All this wanting to buy and get serious reminded me of the first episode of Party Down, at the Willow Canyon Homeowners Annual Party. Henry’s back as a bartender (after not making it as an actor) for the Party Down catering company. The homeowner husband has been feeling particularly trapped in his suburban nightmare all night as he mingles with homeowner neighbors in his spacious home with the swimming pool, all while wearing pleated shorts:
Homeowner: (leaning dejectedly against the bar) Bet this is a laugh to you.
Henry: Actually, it looks pretty appealing. Yeah, I kind of wish I was you right now.
Homeowner: Come on! You did the right thing, being an actor. You went for it! You’re not someone who does the same shit day in, day out, wearing pleated shorts…I wasn’t always like this. I coulda been you! I was in a band, living crazy…you know when was the last time I did anything unexpected?…(whispers) Cancun!
Henry: OK, but, you know…you have a house! You have a family. You have a life. You know what I’d give for that?
Homeowner: (Makes a face and mimes jerking off for an extended period)
And I know how Henry feels.

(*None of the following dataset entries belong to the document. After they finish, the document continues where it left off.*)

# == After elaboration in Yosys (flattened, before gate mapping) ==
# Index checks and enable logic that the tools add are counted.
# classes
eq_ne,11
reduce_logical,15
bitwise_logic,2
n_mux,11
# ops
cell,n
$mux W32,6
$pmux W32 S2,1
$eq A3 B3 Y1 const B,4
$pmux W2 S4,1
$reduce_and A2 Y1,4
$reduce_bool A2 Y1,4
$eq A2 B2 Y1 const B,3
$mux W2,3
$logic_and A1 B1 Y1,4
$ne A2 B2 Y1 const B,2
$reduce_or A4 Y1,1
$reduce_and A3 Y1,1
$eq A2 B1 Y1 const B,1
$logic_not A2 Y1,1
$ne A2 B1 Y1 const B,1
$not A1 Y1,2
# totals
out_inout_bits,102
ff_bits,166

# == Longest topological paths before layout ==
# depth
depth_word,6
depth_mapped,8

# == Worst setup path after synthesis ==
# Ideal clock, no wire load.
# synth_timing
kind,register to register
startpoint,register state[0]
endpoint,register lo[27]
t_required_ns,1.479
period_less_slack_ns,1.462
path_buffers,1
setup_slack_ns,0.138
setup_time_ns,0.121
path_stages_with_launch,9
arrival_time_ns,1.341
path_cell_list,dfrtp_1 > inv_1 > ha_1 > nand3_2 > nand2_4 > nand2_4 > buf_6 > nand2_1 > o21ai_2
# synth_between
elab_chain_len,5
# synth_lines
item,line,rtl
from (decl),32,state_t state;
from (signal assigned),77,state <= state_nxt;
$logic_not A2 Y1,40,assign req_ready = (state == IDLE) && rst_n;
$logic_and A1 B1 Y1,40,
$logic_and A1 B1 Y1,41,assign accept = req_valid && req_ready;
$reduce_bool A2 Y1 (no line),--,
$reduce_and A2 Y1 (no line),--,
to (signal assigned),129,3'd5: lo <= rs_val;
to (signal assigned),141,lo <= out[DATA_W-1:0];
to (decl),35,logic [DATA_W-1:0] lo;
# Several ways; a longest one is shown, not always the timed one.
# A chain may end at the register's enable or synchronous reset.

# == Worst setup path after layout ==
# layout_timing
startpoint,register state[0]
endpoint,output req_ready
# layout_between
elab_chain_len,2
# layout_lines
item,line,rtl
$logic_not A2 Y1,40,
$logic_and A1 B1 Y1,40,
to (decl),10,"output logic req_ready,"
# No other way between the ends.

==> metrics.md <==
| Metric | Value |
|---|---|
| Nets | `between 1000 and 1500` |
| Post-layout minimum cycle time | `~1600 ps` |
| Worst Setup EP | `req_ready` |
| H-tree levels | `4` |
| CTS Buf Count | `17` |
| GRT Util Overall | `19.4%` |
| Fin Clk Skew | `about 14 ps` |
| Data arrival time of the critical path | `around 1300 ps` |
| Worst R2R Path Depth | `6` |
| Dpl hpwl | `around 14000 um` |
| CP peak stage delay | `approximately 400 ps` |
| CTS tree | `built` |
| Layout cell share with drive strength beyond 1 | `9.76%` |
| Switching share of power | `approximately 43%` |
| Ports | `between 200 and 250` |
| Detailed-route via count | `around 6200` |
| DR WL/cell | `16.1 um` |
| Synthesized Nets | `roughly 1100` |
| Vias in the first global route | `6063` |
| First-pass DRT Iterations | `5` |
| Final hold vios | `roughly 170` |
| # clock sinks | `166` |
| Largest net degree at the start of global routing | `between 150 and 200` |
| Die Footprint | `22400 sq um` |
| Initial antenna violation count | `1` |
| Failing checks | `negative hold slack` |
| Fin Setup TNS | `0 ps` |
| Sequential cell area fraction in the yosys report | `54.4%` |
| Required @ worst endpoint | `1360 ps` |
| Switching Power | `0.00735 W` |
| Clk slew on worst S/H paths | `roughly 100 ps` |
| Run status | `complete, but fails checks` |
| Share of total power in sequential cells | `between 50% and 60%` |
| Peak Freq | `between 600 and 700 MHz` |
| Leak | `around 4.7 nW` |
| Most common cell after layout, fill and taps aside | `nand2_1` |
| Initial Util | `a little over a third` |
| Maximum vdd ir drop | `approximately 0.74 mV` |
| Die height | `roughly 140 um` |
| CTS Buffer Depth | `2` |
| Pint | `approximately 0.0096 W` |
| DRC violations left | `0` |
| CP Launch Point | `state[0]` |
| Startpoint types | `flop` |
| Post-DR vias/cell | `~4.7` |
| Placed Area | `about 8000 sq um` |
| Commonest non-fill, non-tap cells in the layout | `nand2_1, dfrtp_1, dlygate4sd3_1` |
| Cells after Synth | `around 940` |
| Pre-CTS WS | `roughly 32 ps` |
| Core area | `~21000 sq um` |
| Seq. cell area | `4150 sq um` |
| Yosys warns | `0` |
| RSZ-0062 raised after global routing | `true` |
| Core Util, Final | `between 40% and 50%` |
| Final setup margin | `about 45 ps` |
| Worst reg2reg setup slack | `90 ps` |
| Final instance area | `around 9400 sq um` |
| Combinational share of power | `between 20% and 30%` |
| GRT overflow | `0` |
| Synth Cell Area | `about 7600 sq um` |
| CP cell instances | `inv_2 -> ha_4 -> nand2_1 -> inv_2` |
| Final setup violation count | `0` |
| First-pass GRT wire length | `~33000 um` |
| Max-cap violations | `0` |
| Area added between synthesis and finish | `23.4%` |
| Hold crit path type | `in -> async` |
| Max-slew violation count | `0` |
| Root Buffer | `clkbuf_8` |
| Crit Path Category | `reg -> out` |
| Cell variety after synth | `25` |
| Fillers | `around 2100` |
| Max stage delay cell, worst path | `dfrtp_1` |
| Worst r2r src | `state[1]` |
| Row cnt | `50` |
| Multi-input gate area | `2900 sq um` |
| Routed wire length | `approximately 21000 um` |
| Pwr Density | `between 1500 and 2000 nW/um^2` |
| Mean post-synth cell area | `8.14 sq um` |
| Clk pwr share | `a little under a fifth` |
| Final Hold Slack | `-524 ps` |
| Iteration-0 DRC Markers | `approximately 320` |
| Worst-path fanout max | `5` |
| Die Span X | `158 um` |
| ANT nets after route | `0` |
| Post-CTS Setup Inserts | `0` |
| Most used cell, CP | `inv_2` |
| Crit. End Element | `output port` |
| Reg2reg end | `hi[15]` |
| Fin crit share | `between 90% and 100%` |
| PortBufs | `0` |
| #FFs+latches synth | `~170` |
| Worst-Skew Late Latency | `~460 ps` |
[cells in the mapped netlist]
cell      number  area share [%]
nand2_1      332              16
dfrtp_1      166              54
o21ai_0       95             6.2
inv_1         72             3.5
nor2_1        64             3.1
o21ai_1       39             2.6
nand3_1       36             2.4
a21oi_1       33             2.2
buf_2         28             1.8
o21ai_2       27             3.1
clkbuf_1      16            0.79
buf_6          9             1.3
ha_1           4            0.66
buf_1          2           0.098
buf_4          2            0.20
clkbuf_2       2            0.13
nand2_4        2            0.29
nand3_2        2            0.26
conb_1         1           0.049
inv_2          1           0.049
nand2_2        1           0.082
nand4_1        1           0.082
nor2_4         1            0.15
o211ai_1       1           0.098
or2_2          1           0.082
**config.mk**
```make
export PLATFORM = sky130hd
export DESIGN_NAME = ex_mem_stage
export DESIGN_NICKNAME = d
export VERILOG_FILES = /design/src/rtl/ex_mem_stage_pkg.sv /design/src/rtl/ex_mem_stage_zero_detect.sv /design/src/rtl/ex_mem_stage.sv
export SDC_FILE = /design/constraint.sdc
export NUM_CORES = 1
export LEC_CHECK = 0
export ABC_AREA = 1
export ABC_CLOCK_PERIOD_IN_PS = 4050
export BUFFER_PORTS_ARGS = -buffer_cell sky130_fd_sc_hd__buf_2
export CAP_MARGIN = 20
export CORE_MARGIN = 5
export CORE_UTILIZATION = 53
export CTS_BUF_LIST = sky130_fd_sc_hd__clkbuf_8
export DETAILED_ROUTE_END_ITERATION = 10
export PLACE_DENSITY = 0.87
export RECOVER_POWER = 50
export SLEW_MARGIN = 20
export SYNTH_ARGS = -nofsm -noshare
export SYNTH_HDL_FRONTEND = slang
export SYNTH_SLANG_ARGS = --single-unit
```
**constraint.sdc**
```tcl
create_clock -name clk -period 4.05 [get_ports clk]
set_input_delay 0.2025 -clock clk [delete_from_list [all_inputs] [get_ports clk]]
set_output_delay 0.2025 -clock clk [all_outputs]
set_load 0.1 [all_outputs]
```
===== config.mk =====
export PLATFORM = sky130hd
export DESIGN_NAME = if_fetch_controller_flat
export DESIGN_NICKNAME = d
export VERILOG_FILES = /design/src/rtl/if_fetch_controller_pkg.sv /design/src/rtl/if_fetch_controller_if.sv /design/src/rtl/if_fetch_controller_wait_counter.sv /design/src/rtl/if_fetch_controller.sv /design/src/flat_wrapper.sv
export SDC_FILE = /design/constraint.sdc
export NUM_CORES = 1
export LEC_CHECK = 0
export CAP_MARGIN = 5
export CORE_MARGIN = 4
export CORE_UTILIZATION = 37
export CTS_BUF_LIST = sky130_fd_sc_hd__clkbuf_8
export CTS_CLUSTER_DIAMETER = 120
export CTS_CLUSTER_SIZE = 25
export DETAILED_ROUTE_END_ITERATION = 16
export HOLD_SLACK_MARGIN = 0.12
export PLACE_DENSITY = 0.83
export SLEW_MARGIN = 15
export SYNTH_ARGS = -nofsm -noshare
export SYNTH_HDL_FRONTEND = slang
export SYNTH_SLANG_ARGS = --single-unit

===== constraint.sdc =====
create_clock -name clk -period 1.4 [get_ports clk]
set_input_delay 0.21 -clock clk [delete_from_list [all_inputs] [get_ports clk]]
set_output_delay 0.21 -clock clk [all_outputs]
set_load 0.01 [all_outputs]

===== src/rtl/if_fetch_controller_pkg.sv =====
// Shared definitions for the IF fetch controller slice.
//   fetch_state_t    : FSM state encoding (3-bit)
//   ADDR_W_DEFAULT   : default PC / branch / memory address width
//   MAX_WAIT_DEFAULT : default imem wait cycles before timeout_err is raised
package if_fetch_controller_pkg;

    localparam int unsigned ADDR_W_DEFAULT   = 32;
    localparam int unsigned MAX_WAIT_DEFAULT = 15;

    typedef enum logic [2:0] {
        IDLE = 3'd0,
        REQ  = 3'd1,
        WAIT = 3'd2,
        DROP = 3'd3,
        HOLD = 3'd4
    } fetch_state_t;

endpackage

It’s a weird place to be to have never thought about stability and settling down, and then deciding that you want those things after all. You have a house! Yeah, I want that. It’s going to be a long process, but I’m ready to do it. The benefits outweigh the costs and the fear of a potential rejection (“Congratulations, you’ve been pre-approved for a $15,000 mortgage.”) I’ll figure my way around those (Get 30 friends to go in on a place at $15K each!) and I will learn a ton in this process to share here and make the average consumer more savvy and informed. Because if there is one thing that will hurt you the most in the homebuying process, it will be lack of information.